Havia um templo assim no norte do Japão, dirigido por dois irmãos. O mais velho era muito culto e o mais novo, pelo contrário, era tolo e tinha apenas um olho.

Uma noite, um monge errante foi pedir alojamento a eles. O irmão mais velho estava muito cansado, pois havia estudado por muitas horas; assim, pediu ao mais novo que fosse debater: “Solicite que o diálogo aconteça em silêncio”, disse o mais velho.

Pouco depois, o viajante voltou e disse ao irmão mais velho: “Que homem maravilhoso é seu irmão. Venceu brilhantemente o debate. Assim, devo ir-me embora. Boa noite”. “Antes de partir”, disse o ancião, “por favor conte-me como foi o diálogo”.

“Bem”, disse o viajante, “primeiramente, ergui um dedo simbolizando Buda. Seu irmão levantou dois dedos, simbolizando Buda e seus ensinamentos. Então, ergui três dedos para representar Buda, seus ensinamentos e seus discípulos.  Daí, seu inteligente irmão sacudiu o punho cerrado na minha frente, indicando que todos os três vêm de uma única realização”.

Com isso, o viajante se foi.

Pouco depois, veio o irmão mais novo, parecendo muito aborrecido.
“Soube que você venceu o debate”, falou o mais velho. “Que nada!”, disse o mais novo, “esse viajante é um homem muito rude”” . “É?”, disse o mais velho. “Conte-me qual foi o tema do debate”.

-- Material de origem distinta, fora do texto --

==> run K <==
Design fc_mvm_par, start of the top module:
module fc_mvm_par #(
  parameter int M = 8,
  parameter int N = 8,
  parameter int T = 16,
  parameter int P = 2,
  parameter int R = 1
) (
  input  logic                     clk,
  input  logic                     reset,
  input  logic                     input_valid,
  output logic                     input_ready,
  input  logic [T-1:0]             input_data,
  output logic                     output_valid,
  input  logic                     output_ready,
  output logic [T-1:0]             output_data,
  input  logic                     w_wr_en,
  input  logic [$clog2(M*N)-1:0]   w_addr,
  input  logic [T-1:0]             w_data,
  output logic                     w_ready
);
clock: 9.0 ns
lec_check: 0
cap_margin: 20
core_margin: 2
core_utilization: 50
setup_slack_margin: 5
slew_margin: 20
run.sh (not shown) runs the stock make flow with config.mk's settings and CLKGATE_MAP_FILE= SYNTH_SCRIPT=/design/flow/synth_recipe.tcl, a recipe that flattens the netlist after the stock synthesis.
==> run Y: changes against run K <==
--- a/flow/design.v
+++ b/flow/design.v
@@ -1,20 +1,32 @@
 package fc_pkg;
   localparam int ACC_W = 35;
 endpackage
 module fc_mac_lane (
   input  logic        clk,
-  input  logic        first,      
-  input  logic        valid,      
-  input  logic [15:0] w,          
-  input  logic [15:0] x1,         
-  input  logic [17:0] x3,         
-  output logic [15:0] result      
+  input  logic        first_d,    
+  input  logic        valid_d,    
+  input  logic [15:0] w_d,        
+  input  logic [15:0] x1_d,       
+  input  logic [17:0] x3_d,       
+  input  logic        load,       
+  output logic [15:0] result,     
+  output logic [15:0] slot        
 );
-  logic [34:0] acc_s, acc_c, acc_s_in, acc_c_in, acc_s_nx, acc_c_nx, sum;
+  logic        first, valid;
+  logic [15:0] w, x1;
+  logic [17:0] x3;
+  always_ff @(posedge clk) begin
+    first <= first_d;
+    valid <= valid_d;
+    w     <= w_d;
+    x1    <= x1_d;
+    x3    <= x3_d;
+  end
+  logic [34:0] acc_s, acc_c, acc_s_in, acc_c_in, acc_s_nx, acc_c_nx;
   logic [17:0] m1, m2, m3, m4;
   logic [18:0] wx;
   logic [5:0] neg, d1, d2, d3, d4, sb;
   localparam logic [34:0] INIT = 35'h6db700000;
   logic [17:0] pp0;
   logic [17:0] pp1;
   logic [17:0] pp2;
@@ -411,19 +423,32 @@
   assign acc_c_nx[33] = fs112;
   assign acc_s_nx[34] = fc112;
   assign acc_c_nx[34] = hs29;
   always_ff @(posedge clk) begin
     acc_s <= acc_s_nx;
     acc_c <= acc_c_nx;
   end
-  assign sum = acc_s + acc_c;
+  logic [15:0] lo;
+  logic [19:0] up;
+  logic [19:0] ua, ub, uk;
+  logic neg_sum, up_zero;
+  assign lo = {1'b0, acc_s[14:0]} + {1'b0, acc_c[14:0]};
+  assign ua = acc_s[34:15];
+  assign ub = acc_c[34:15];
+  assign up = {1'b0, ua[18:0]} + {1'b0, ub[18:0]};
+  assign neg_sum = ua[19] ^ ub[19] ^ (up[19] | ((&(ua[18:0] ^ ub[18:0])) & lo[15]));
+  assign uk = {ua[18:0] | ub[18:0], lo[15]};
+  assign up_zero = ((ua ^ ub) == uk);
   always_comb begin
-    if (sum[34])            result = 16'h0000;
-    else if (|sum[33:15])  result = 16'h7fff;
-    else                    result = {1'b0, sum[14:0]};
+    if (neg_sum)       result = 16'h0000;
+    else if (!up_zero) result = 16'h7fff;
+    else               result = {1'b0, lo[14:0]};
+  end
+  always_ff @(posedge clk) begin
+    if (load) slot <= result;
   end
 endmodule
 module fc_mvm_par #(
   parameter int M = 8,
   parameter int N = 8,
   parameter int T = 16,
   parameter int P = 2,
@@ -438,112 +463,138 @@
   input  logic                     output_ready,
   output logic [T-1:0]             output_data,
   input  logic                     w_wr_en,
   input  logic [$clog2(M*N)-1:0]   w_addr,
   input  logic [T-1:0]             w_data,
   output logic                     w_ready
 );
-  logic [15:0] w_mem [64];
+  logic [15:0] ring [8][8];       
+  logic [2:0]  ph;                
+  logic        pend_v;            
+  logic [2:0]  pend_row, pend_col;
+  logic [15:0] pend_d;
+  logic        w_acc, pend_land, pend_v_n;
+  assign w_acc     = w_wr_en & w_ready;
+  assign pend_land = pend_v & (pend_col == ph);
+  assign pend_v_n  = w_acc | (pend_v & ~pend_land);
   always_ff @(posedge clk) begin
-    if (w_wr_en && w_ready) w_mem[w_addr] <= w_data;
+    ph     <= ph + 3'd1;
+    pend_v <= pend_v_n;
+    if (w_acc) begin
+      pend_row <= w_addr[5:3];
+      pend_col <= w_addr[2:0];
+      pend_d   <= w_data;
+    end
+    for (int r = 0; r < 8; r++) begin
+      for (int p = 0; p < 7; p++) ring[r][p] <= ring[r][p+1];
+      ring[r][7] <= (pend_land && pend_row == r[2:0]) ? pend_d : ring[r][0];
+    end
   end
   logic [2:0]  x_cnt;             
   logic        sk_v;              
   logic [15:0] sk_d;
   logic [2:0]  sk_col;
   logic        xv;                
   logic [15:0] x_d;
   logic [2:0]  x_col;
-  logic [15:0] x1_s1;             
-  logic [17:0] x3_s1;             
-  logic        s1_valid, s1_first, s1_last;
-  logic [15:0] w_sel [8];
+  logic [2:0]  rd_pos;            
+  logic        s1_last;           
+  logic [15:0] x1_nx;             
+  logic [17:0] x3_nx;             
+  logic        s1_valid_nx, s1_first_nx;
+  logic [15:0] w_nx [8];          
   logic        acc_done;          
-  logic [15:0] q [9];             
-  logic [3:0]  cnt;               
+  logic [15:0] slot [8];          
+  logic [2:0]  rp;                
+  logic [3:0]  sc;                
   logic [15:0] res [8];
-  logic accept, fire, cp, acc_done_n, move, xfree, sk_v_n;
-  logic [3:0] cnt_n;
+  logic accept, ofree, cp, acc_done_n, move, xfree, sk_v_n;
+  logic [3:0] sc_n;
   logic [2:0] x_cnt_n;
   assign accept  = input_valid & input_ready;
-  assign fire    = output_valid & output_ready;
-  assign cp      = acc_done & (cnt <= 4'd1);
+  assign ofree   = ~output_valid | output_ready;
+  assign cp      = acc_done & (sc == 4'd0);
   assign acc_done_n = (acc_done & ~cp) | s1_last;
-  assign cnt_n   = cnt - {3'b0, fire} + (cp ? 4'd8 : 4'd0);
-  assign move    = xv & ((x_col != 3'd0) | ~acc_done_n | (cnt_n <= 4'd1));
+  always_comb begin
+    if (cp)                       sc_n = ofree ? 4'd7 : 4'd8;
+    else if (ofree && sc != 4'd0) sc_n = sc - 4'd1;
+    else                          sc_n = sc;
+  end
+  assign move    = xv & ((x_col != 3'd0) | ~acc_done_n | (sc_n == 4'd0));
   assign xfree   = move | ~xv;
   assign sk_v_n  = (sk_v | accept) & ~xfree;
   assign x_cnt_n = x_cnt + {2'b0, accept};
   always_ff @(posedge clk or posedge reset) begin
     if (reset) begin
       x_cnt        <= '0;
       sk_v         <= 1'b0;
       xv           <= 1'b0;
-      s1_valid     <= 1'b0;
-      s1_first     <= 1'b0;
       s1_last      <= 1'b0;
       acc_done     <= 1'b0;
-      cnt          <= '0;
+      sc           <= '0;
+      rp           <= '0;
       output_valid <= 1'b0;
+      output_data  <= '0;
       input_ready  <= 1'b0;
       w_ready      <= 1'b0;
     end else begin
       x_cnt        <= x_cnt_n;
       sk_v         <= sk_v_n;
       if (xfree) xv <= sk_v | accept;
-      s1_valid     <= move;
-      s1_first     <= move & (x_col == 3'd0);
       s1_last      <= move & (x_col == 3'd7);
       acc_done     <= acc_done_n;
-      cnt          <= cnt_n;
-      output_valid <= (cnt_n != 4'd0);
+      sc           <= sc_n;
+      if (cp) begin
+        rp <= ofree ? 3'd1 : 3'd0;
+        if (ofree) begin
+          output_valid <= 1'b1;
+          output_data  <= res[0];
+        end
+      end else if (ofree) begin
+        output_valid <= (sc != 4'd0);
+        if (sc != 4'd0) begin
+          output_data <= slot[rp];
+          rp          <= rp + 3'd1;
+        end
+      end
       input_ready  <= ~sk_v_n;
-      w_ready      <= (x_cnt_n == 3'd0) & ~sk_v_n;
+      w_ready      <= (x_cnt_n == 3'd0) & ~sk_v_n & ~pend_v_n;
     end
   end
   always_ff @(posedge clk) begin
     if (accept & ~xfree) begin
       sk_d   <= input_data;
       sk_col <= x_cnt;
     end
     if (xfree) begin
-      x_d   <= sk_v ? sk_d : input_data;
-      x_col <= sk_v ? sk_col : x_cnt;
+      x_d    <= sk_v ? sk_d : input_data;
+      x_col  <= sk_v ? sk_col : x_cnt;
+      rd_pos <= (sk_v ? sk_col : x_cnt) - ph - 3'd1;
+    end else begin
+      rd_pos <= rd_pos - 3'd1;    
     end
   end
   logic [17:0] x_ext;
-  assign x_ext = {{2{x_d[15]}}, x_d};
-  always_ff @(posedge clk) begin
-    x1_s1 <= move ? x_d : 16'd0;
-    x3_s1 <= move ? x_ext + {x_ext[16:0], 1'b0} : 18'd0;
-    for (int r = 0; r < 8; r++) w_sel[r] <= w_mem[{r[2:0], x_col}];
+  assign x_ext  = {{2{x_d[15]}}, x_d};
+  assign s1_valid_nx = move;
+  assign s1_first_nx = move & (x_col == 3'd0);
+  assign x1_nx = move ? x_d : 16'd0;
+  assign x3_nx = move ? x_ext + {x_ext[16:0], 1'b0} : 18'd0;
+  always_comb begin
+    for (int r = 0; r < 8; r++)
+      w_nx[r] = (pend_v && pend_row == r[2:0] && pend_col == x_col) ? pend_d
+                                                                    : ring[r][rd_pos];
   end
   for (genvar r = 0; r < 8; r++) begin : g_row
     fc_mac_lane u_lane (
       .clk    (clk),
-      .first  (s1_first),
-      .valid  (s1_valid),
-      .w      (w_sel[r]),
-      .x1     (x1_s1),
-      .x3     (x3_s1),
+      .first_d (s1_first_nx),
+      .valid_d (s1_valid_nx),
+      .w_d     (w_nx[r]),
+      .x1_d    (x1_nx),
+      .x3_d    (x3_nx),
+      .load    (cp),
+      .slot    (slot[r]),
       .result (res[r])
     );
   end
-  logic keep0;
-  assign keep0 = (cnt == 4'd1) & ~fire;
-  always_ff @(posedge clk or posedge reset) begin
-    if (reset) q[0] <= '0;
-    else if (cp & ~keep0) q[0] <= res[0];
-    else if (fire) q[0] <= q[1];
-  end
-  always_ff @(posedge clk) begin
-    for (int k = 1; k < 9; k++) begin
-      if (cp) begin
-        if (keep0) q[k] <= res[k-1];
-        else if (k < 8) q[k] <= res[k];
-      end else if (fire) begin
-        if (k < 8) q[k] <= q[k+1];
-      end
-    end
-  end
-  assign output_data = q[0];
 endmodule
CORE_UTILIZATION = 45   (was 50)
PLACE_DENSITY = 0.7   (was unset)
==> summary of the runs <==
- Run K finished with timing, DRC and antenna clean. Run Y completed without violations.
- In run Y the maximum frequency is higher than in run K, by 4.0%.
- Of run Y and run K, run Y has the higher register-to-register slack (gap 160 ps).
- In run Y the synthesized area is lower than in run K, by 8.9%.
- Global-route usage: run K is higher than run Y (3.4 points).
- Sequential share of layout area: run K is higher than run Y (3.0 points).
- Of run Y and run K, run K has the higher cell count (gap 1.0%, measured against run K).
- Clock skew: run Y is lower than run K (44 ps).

“Ora!”, exclamou o mais novo, “no momento em que ele me viu, levantou um dedo insultando-me, indicando que tenho apenas um olho. Mas por ser ele um estranho, achei que deveria ser polido. Ergui dois dedos, felicitando-o por ter dois olhos. Nisto, o miserável mal-educado levantou três dedos, para mostrar que nós dois juntos tínhamos três olhos. Então, fiquei louco e ameacei lhe dar um soco no nariz – assim ele se foi”.

O irmão mais velho riu.

Nem água, nem lua - Osho fala sobre dez histórias Zen. (Ed. Cultrix, tradução de Ma Prem Arsha).